La Europa de las personas, de Lluís Foix en La Vanguardia

Hay que recuperar las ideas humanistas y progresistas que hicieron posible la convivencia

Se nos recomienda desde los centros de perspectiva y de análisis de datos que compremos cinturones con varios agujeros libres porque vienen tiempos de precariedades que afectarán más a las sociedades ricas que a las pobres. El adelgazamiento personal y colectivo se impondrá como el hecho más natural, como una consecuencia del pensamiento político del momento, que ya no consiste en compartir la riqueza y el crecimiento, sino en dividir las estrecheces y el sufrimiento.

Vienen tiempos difíciles en todos los campos. Es el sentimiento general que expresan los políticos y también temen las gentes corrientes.
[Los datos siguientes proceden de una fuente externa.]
**src/rtl/serial_console.sv**
```systemverilog
// Board-side end of the processor's byte-serial port: switch bytes queue into an RX FIFO
// for the processor, processor-written bytes queue into a TX FIFO drained by a pushbutton.
module serial_console #(
  parameter int DEPTH = 8,
  parameter int AW    = 3
) (
  input  logic          clock,
  input  logic          reset,
  input  logic          push_key,
  input  logic          pop_key,
  input  logic [7:0]    sw_data,
  output logic [7:0]    serial_in,
  output logic          serial_valid_in,
  input  logic          serial_rden_out,
  input  logic [7:0]    serial_out,
  input  logic          serial_wren_out,
  output logic          serial_ready_in,
  output logic [7:0]    tx_byte,
  output logic          tx_valid,
  output logic [AW:0]   rx_count,
  output logic [AW:0]   tx_count,
  output logic [1:0]    overflow
);

  localparam logic [AW:0] FULL = (AW+1)'(DEPTH);

  logic [1:0]    r_pushSync;
  logic [1:0]    r_popSync;
  logic          r_pushPrev;
  logic          r_popPrev;
  logic [7:0]    r_rxMem [DEPTH];
  logic [7:0]    r_txMem [DEPTH];
  logic [AW-1:0] r_rxWr;
  logic [AW-1:0] r_rxRd;
  logic [AW-1:0] r_txWr;
  logic [AW-1:0] r_txRd;
  logic [AW:0]   r_rxCount;
  logic [AW:0]   r_txCount;
  logic [1:0]    r_overflow;

  logic w_pushPulse;
  logic w_popPulse;
  logic w_rxEmpty;
  logic w_rxFull;
  logic w_txEmpty;
  logic w_txFull;
  logic w_rxPush;
  logic w_rxPop;
  logic w_txPush;
  logic w_txPop;

  // Keys idle high, so the synchronisers and edge detectors reset to "released".
  always_ff @(posedge clock or negedge reset) begin
    if (!reset) begin
      r_pushSync <= 2'b11;
      r_popSync  <= 2'b11;
      r_pushPrev <= 1'b1;
      r_popPrev  <= 1'b1;
    end else begin
      r_pushSync <= {r_pushSync[0], push_key};
      r_popSync  <= {r_popSync[0], pop_key};
      r_pushPrev <= r_pushSync[1];
      r_popPrev  <= r_popSync[1];
    end
  end

  always_comb begin
    w_pushPulse = r_pushPrev & ~r_pushSync[1];
    w_popPulse  = r_popPrev & ~r_popSync[1];
    w_rxEmpty   = (r_rxCount == '0);
    w_rxFull    = (r_rxCount == FULL);
    w_txEmpty   = (r_txCount == '0);
    w_txFull    = (r_txCount == FULL);
    w_rxPush    = w_pushPulse & ~w_rxFull;
    w_rxPop     = serial_rden_out & ~w_rxEmpty;
    w_txPush    = serial_wren_out & ~w_txFull;
    w_txPop     = w_popPulse & ~w_txEmpty;
  end

  // Storage is left unreset; the empty forcing on the outputs hides stale entries.
  always_ff @(posedge clock) begin
    if (w_rxPush) r_rxMem[r_rxWr] <= sw_data;
    if (w_txPush) r_txMem[r_txWr] <= serial_out;
  end

  always_ff @(posedge clock or negedge reset) begin
    if (!reset) begin
      r_rxWr     <= '0;
      r_rxRd     <= '0;
      r_txWr     <= '0;
      r_txRd     <= '0;
      r_rxCount  <= '0;
      r_txCount  <= '0;
      r_overflow <= 2'b00;
    end else begin
      if (w_rxPush) r_rxWr <= r_rxWr + 1'b1;
      if (w_rxPop)  r_rxRd <= r_rxRd + 1'b1;
      if (w_txPush) r_txWr <= r_txWr + 1'b1;
      if (w_txPop)  r_txRd <= r_txRd + 1'b1;
      case ({w_rxPush, w_rxPop})
        2'b10:   r_rxCount <= r_rxCount + 1'b1;
        2'b01:   r_rxCount <= r_rxCount - 1'b1;
        default: r_rxCount <= r_rxCount;
      endcase
      case ({w_txPush, w_txPop})
        2'b10:   r_txCount <= r_txCount + 1'b1;
        2'b01:   r_txCount <= r_txCount - 1'b1;
        default: r_txCount <= r_txCount;
      endcase
      if (w_pushPulse && w_rxFull)     r_overflow[0] <= 1'b1;
      if (serial_wren_out && w_txFull) r_overflow[1] <= 1'b1;
    end
  end

  always_comb begin
    serial_in       = w_rxEmpty ? 8'h00 : r_rxMem[r_rxRd];
    serial_valid_in = ~w_rxEmpty;
    serial_ready_in = ~w_txFull;
    tx_byte         = w_txEmpty ? 8'h00 : r_txMem[r_txRd];
    tx_valid        = ~w_txEmpty;
    rx_count        = r_rxCount;
    tx_count        = r_txCount;
    overflow        = r_overflow;
  end

endmodule

```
Hay miedo a no encontrar trabajo o a perderlo; se teme que el edificio monetario del euro en el que se sustenta buena parte de Europa se desplome y que el nacionalismo de los estados vuelva a deshacer el camino andado en la prosperidad, la convivencia y el respeto a los largo de sesenta años.
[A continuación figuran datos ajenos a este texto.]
==> config.mk <==
export PLATFORM = sky130hd
export DESIGN_NAME = mem_bus_arbiter
export DESIGN_NICKNAME = d
export VERILOG_FILES = /design/src/rtl/mem_bus_arbiter.sv
export SDC_FILE = /design/constraint.sdc
export NUM_CORES = 1
export LEC_CHECK = 0
export ABC_AREA = 1
export BUFFER_PORTS_ARGS = -buffer_cell sky130_fd_sc_hd__buf_2
export CORE_MARGIN = 5
export CORE_UTILIZATION = 39
export CTS_CLUSTER_DIAMETER = 50
export DETAILED_ROUTE_END_ITERATION = 8
export GPL_TIMING_DRIVEN = 0
export PLACE_DENSITY = 0.82
export SLEW_MARGIN = 0
export SYNTH_ARGS = -nofsm -noshare
export SYNTH_HDL_FRONTEND = slang
export SYNTH_SLANG_ARGS = --single-unit
export TNS_END_PERCENT = 10
==> constraint.sdc <==
create_clock -name clk -period 2.2 [get_ports clk]
set_input_delay 0.44 -clock clk [delete_from_list [all_inputs] [get_ports clk]]
set_output_delay 0.44 -clock clk [all_outputs]
set_load 0.05 [all_outputs]
==> src/rtl/mem_bus_arbiter.sv <==
// Round-robin arbiter sharing one main-memory port between the I-cache and D-cache
// miss handlers; sequences whole-block bursts and routes the word handshake to the owner.
module mem_bus_arbiter #(
  parameter int BLOCKSIZE = 4,
  parameter int WIDX      = $clog2(BLOCKSIZE)
) (
  input  logic            clk,
  input  logic            reset,
  input  logic            IReq,
  input  logic [31:0]     IAdr,
  input  logic            DReq,
  input  logic            DWE,
  input  logic [31:0]     DAdr,
  input  logic [31:0]     DWD,
  output logic            IRdy,
  output logic            DRdy,
  output logic            IDone,
  output logic            DDone,
  output logic [WIDX-1:0] WordIdx,
  output logic [31:0]     RD,
  output logic            Busy,
  output logic            MemReq,
  output logic            MemWE,
  output logic [31:0]     MemAdr,
  output logic [31:0]     MemWD,
  input  logic [31:0]     MemRD,
  input  logic            MemAck
);

  typedef enum logic [1:0] {IDLE, IBURST, DBURST} state_t;

  state_t          state, nextState;
  logic [WIDX-1:0] cnt;
  logic [31:0]     base;
  logic            wr;
  logic            lastD;     // owner of the most recently completed burst: 1 = D, 0 = I
  logic            maskFlag;  // high only in the IDLE cycle right after a burst completes
  logic            iElig, dElig, grantI, grantD, lastWord;

  assign lastWord = (cnt == WIDX'(BLOCKSIZE - 1));
  assign iElig    = IReq & ~(maskFlag & ~lastD);
  assign dElig    = DReq & ~(maskFlag & lastD);

  assign RD    = MemRD;
  assign MemWD = DWD;
  assign Busy  = (state != IDLE);

  always_comb begin
    nextState = state;
    grantI    = 1'b0;
    grantD    = 1'b0;
    MemReq    = 1'b0;
    MemWE     = 1'b0;
    MemAdr    = '0;
    WordIdx   = '0;
    IRdy      = 1'b0;
    DRdy      = 1'b0;
    IDone     = 1'b0;
    DDone     = 1'b0;
    case (state)
      IDLE: begin
        // On a tie the requester not served last wins.
        if (iElig && dElig) begin
          grantI = lastD;
          grantD = ~lastD;
        end else begin
          grantI = iElig;
          grantD = dElig;
        end
        if (grantI)      nextState = IBURST;
        else if (grantD) nextState = DBURST;
      end
      IBURST: begin
        MemReq  = 1'b1;
        MemAdr  = {base[31:WIDX+2], cnt, 2'b00};
        WordIdx = cnt;
        IRdy    = MemAck;
        IDone   = MemAck & lastWord;
        if (MemAck && lastWord) nextState = IDLE;
      end
      DBURST: begin
        MemReq  = 1'b1;
        MemWE   = wr;
        MemAdr  = {base[31:WIDX+2], cnt, 2'b00};
        WordIdx = cnt;
        DRdy    = MemAck;
        DDone   = MemAck & lastWord;
        if (MemAck && lastWord) nextState = IDLE;
      end
      default: nextState = IDLE;
    endcase
  end

  always_ff @(posedge clk or negedge reset) begin
    if (!reset) begin
      state    <= IDLE;
      cnt      <= '0;
      base     <= '0;
      wr       <= 1'b0;
      lastD    <= 1'b0;
      maskFlag <= 1'b0;
    end else begin
      state    <= nextState;
      maskFlag <= 1'b0;
      if (grantI || grantD) begin
        base <= grantI ? IAdr : DAdr;
        cnt  <= '0;
      end
      if (grantD) wr <= DWE;
      if ((state != IDLE) && MemAck) begin
        cnt <= cnt + 1'b1;
        if (lastWord) begin
          lastD    <= (state == DBURST);
          maskFlag <= 1'b1;
        end
      end
    end
  end

endmodule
¿Qué va a pasar?, nos preguntamos cada día al no poder controlar la velocidad de los cambios que observamos en la economía, la política, la ciencia, las nuevas tecnologías y todo el panorama del progreso que nos obliga a cambiar de hábitos si no queremos quedar descolgados de los usos que comparten miles de millones de ciudadanos planetarios.

La inseguridad se manifiesta en los sistemas democráticos pero también hace tambalear a los dictadores que no pueden frenar a multitudes que deciden lanzarse a la calle arriesgando sus vidas ante la policía o el ejército para obtener la libertad.

El hecho es que en Europa hemos dejado de pensar en la solidaridad cayendo en un egoísmo nacional y particular que se aleja velozmente de la idea comunitaria que inspiró a quienes pusieron las primeras piedras de lo que hoy es la UE.

Pienso que estamos ante un momento de grandes oportunidades para todos si se recuperan las ideas del esfuerzo, el trabajo, la preocupación por el otro, por el bien común, por aquellos que están en la cuneta social, por defender la dignidad y la libertad de las personas, vinieren de donde vinieren y piensen como les parezca. Europa debe recuperar el humanismo que cultivaron en tiempos de rupturas sociales personajes como Erasmo de Rotterdam y Tomás Moro y que, varios siglos después, impulsaron los fundadores de la CEE sobre las cenizas de un continente devastado.

Si nuestras discusiones se centran exclusivamente en la deuda, el déficit, los bonos, los mercados, los bancos centrales y todo el lenguaje monetario que nos apabulla, volveremos a entrar en la barbarie. En Europa hay muchas cosas. Pero lo más importante que hay son personas, unos 500 millones, que habíamos encontrado un instrumento para convivir y progresar que ahora está en cuestión. Más ideas, más humanismo y menos contables.